● What is being asked: Say how many lines of the listing below hold the string "slack", and say nothing else.

● Information supplied:
════

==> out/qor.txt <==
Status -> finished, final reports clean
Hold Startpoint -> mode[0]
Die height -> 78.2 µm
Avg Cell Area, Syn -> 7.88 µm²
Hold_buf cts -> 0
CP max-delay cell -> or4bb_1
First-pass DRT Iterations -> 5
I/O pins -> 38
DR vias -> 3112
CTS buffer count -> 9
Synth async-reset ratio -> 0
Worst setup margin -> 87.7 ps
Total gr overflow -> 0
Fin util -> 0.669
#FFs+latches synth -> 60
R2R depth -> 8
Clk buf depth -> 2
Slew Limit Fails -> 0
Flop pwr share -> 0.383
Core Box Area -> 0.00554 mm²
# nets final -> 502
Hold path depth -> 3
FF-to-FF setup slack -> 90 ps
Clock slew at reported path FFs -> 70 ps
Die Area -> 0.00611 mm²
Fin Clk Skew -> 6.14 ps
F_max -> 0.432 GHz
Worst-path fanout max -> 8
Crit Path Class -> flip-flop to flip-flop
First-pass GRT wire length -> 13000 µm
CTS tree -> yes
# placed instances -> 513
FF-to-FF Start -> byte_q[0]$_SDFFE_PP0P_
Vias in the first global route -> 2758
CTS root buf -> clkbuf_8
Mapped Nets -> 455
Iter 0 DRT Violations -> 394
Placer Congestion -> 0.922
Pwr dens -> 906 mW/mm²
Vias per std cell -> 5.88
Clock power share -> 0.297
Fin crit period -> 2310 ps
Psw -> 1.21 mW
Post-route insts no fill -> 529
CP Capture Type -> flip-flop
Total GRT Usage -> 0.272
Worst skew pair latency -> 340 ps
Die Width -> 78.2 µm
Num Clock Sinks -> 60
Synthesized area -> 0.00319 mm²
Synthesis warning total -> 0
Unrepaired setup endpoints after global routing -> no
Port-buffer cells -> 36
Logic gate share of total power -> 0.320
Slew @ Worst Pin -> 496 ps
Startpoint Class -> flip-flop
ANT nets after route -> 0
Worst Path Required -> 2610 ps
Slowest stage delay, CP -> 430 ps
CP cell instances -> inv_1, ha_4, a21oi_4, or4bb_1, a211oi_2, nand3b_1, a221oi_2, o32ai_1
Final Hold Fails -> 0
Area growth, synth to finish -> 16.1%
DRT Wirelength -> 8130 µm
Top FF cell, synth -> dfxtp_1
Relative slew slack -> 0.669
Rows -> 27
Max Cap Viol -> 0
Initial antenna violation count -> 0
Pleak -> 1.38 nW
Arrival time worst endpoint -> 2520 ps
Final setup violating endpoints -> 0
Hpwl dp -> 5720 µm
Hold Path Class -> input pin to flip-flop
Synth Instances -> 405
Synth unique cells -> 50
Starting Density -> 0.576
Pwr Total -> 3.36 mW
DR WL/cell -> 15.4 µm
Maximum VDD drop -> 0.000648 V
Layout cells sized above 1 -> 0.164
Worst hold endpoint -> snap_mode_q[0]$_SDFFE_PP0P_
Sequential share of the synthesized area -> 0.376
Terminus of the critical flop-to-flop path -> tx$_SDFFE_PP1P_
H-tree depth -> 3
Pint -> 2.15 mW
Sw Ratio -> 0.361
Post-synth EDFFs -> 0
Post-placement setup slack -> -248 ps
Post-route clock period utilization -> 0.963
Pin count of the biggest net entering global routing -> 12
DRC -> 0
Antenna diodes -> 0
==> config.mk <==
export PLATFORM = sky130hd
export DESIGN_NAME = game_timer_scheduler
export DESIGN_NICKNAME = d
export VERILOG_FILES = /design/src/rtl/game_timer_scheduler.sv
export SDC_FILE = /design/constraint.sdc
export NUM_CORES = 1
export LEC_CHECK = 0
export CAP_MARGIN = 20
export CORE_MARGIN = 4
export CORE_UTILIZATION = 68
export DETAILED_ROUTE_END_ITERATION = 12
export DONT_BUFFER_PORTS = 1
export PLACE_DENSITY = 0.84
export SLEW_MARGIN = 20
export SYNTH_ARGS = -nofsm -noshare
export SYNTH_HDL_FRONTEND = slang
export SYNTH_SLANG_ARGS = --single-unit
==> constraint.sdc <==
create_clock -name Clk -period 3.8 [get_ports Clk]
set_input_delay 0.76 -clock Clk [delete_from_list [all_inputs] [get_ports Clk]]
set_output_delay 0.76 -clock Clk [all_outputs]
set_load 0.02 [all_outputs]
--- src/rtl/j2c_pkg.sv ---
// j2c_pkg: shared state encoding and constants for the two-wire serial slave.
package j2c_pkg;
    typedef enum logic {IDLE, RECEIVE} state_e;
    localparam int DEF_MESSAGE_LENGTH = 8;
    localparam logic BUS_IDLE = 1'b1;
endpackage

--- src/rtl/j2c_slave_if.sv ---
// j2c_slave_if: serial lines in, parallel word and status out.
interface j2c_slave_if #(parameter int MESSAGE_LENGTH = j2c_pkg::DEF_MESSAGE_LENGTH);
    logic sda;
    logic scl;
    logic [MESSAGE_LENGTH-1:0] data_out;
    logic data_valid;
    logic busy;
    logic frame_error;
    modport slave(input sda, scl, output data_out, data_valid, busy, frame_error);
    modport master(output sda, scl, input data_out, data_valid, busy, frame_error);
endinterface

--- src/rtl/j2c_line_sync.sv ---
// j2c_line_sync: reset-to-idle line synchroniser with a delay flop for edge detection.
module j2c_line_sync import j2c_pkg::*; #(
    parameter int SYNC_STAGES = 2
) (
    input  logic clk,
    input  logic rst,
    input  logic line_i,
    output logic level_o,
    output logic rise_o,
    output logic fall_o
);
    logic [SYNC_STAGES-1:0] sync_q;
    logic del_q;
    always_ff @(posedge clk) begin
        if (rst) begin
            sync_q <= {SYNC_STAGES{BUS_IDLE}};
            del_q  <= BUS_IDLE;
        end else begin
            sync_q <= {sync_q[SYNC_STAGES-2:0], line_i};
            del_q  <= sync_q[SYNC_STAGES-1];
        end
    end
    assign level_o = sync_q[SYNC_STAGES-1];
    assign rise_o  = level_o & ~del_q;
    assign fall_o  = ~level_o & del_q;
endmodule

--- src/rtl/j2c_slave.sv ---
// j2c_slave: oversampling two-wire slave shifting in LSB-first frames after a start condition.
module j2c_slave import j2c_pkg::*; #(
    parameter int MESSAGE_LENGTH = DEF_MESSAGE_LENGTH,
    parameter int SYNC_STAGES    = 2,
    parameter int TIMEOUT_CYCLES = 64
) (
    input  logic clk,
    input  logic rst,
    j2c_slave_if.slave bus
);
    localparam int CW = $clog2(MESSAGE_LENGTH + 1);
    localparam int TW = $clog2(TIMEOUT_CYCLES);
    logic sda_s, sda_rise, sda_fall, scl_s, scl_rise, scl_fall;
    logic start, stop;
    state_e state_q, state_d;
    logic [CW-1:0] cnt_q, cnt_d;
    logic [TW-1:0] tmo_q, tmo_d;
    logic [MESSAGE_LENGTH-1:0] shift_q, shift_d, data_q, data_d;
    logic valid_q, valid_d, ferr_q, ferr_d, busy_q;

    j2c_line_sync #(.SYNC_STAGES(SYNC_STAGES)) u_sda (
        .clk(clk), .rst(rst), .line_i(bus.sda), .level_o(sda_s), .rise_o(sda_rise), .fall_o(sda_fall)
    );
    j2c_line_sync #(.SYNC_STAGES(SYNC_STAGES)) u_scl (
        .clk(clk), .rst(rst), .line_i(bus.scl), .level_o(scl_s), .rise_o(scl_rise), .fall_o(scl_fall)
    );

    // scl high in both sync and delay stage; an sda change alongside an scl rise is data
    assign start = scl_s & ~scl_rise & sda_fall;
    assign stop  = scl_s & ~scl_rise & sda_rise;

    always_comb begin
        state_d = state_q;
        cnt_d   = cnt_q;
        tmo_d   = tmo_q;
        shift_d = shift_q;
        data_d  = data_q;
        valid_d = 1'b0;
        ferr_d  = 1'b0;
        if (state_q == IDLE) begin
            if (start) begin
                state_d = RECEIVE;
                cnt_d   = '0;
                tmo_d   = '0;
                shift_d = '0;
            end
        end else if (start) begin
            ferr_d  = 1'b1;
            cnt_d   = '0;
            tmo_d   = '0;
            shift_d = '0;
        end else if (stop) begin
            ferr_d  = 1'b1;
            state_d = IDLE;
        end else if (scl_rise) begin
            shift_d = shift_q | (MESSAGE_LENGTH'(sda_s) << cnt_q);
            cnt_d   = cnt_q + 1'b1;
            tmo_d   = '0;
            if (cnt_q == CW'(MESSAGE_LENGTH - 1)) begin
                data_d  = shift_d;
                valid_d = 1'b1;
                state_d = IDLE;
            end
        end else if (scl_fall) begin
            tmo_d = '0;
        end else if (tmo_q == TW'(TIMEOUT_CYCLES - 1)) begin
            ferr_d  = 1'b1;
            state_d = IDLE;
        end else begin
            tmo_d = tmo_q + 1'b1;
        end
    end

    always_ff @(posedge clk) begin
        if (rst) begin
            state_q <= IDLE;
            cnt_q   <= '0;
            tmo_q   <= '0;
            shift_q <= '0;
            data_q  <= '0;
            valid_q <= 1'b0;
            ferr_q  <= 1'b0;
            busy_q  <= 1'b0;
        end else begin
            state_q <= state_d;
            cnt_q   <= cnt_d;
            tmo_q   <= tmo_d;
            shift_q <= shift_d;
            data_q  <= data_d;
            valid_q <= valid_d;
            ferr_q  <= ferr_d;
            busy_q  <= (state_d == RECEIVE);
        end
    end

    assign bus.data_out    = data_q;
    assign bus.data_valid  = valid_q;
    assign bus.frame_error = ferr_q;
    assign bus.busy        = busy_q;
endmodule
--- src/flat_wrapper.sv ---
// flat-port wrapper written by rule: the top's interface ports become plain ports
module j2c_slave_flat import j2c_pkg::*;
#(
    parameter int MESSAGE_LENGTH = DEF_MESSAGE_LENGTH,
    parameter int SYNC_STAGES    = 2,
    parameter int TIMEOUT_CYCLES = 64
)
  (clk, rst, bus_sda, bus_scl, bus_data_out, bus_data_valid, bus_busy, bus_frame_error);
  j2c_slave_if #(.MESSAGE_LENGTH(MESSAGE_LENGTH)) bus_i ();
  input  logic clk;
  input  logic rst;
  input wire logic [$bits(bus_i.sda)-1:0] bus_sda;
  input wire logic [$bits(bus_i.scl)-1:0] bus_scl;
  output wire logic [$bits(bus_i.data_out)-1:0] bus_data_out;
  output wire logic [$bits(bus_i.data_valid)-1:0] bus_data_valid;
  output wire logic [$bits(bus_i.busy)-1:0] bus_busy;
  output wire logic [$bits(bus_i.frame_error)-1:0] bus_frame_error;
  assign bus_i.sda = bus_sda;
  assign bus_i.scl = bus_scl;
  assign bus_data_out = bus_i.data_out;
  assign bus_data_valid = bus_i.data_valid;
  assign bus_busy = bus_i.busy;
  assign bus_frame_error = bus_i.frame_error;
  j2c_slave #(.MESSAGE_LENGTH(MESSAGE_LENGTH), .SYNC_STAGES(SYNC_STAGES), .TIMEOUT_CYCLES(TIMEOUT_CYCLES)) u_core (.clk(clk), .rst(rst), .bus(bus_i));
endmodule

════

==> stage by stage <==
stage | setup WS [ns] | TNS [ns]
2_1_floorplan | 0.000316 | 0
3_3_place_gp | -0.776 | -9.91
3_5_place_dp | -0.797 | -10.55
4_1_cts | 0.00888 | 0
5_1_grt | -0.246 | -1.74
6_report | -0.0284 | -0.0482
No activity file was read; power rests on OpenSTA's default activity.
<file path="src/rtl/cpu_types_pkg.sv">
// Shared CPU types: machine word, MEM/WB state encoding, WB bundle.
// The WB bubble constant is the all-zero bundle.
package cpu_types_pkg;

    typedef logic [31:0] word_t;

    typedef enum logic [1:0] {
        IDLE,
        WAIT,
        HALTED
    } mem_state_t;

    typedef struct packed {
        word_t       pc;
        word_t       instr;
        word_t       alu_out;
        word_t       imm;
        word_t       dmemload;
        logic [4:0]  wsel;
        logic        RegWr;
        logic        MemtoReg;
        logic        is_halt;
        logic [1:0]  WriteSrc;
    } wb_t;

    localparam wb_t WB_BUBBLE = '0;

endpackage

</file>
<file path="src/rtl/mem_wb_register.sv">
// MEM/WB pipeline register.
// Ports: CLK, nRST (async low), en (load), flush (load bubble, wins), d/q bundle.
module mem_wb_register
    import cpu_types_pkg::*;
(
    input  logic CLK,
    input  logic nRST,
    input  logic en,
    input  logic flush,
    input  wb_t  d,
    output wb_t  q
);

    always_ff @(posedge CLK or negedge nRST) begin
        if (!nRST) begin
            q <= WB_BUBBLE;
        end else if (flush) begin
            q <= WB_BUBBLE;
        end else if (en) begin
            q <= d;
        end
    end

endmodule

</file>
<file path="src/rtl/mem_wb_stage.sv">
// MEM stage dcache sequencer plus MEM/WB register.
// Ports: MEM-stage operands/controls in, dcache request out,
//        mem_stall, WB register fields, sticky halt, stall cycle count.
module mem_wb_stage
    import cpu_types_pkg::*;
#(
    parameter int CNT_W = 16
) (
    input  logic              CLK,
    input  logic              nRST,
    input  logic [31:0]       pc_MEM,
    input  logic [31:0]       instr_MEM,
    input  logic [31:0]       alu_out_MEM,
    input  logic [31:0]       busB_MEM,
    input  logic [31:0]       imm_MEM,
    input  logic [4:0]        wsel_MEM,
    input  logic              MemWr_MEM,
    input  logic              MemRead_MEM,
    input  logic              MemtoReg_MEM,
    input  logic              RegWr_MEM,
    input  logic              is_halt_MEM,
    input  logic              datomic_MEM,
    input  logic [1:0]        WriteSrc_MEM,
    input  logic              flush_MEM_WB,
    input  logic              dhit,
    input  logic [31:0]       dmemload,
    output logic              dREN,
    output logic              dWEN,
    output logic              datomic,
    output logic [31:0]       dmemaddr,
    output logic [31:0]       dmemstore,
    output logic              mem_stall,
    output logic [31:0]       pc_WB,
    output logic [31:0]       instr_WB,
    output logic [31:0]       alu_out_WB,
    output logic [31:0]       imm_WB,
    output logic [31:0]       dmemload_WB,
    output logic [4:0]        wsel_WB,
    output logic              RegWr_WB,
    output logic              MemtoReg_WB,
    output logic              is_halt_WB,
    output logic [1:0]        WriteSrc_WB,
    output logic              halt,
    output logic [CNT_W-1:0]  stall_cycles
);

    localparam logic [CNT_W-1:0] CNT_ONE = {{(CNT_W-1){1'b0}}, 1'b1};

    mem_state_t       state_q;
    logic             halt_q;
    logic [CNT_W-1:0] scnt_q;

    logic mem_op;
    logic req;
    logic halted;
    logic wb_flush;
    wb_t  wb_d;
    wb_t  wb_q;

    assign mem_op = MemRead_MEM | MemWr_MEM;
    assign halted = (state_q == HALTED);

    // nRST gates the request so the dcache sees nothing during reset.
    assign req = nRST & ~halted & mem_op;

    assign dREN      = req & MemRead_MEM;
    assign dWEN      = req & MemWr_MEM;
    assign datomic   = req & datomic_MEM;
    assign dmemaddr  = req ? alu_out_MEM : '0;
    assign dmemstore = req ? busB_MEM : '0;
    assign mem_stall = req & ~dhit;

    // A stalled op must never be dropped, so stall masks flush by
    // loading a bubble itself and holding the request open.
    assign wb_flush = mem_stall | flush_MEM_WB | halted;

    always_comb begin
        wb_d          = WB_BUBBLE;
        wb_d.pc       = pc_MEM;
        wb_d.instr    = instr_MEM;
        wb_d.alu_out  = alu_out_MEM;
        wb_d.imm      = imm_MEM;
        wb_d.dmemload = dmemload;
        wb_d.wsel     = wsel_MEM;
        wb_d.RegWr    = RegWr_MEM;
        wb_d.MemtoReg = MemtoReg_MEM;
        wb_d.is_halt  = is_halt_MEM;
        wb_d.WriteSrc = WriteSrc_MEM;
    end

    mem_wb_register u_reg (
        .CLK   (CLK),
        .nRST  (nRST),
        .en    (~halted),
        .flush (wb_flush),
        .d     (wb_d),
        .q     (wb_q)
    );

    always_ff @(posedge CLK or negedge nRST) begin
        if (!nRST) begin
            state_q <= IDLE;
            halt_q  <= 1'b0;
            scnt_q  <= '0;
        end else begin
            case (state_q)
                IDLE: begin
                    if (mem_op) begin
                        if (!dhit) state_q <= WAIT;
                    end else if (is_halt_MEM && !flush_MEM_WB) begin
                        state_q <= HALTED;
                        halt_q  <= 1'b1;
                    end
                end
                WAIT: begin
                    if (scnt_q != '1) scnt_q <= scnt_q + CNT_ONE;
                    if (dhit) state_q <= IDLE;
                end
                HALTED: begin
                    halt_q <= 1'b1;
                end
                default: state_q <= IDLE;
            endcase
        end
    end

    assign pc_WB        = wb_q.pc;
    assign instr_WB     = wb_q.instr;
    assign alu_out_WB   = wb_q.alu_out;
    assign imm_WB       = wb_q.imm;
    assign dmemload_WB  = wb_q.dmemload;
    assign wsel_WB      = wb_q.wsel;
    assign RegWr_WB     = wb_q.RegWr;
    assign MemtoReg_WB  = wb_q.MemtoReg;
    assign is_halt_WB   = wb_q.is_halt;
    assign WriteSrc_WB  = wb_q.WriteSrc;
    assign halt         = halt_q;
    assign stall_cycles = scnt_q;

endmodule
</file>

════

● Answer to the problem: 3